Return, word for word, the lines of the listing below from the one with "- synthesized cell count does not change" through the one with "Starting RTL as in the previous note.", and no other lines.

* DATA FOR THE TASK
________________________

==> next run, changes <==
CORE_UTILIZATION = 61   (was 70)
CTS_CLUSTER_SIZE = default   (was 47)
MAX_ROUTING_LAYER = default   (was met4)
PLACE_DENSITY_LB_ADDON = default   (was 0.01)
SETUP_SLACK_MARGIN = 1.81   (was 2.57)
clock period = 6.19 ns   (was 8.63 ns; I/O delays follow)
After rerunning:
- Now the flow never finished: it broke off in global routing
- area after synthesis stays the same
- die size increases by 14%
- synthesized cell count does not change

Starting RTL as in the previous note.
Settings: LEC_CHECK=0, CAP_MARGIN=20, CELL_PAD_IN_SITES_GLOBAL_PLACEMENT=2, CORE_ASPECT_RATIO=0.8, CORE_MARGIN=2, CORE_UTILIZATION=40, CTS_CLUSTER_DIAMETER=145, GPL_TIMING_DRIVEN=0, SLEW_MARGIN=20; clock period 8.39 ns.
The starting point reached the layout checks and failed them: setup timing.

________________________

* EXERCISE ANSWER
- synthesized cell count does not change

Starting RTL as in the previous note.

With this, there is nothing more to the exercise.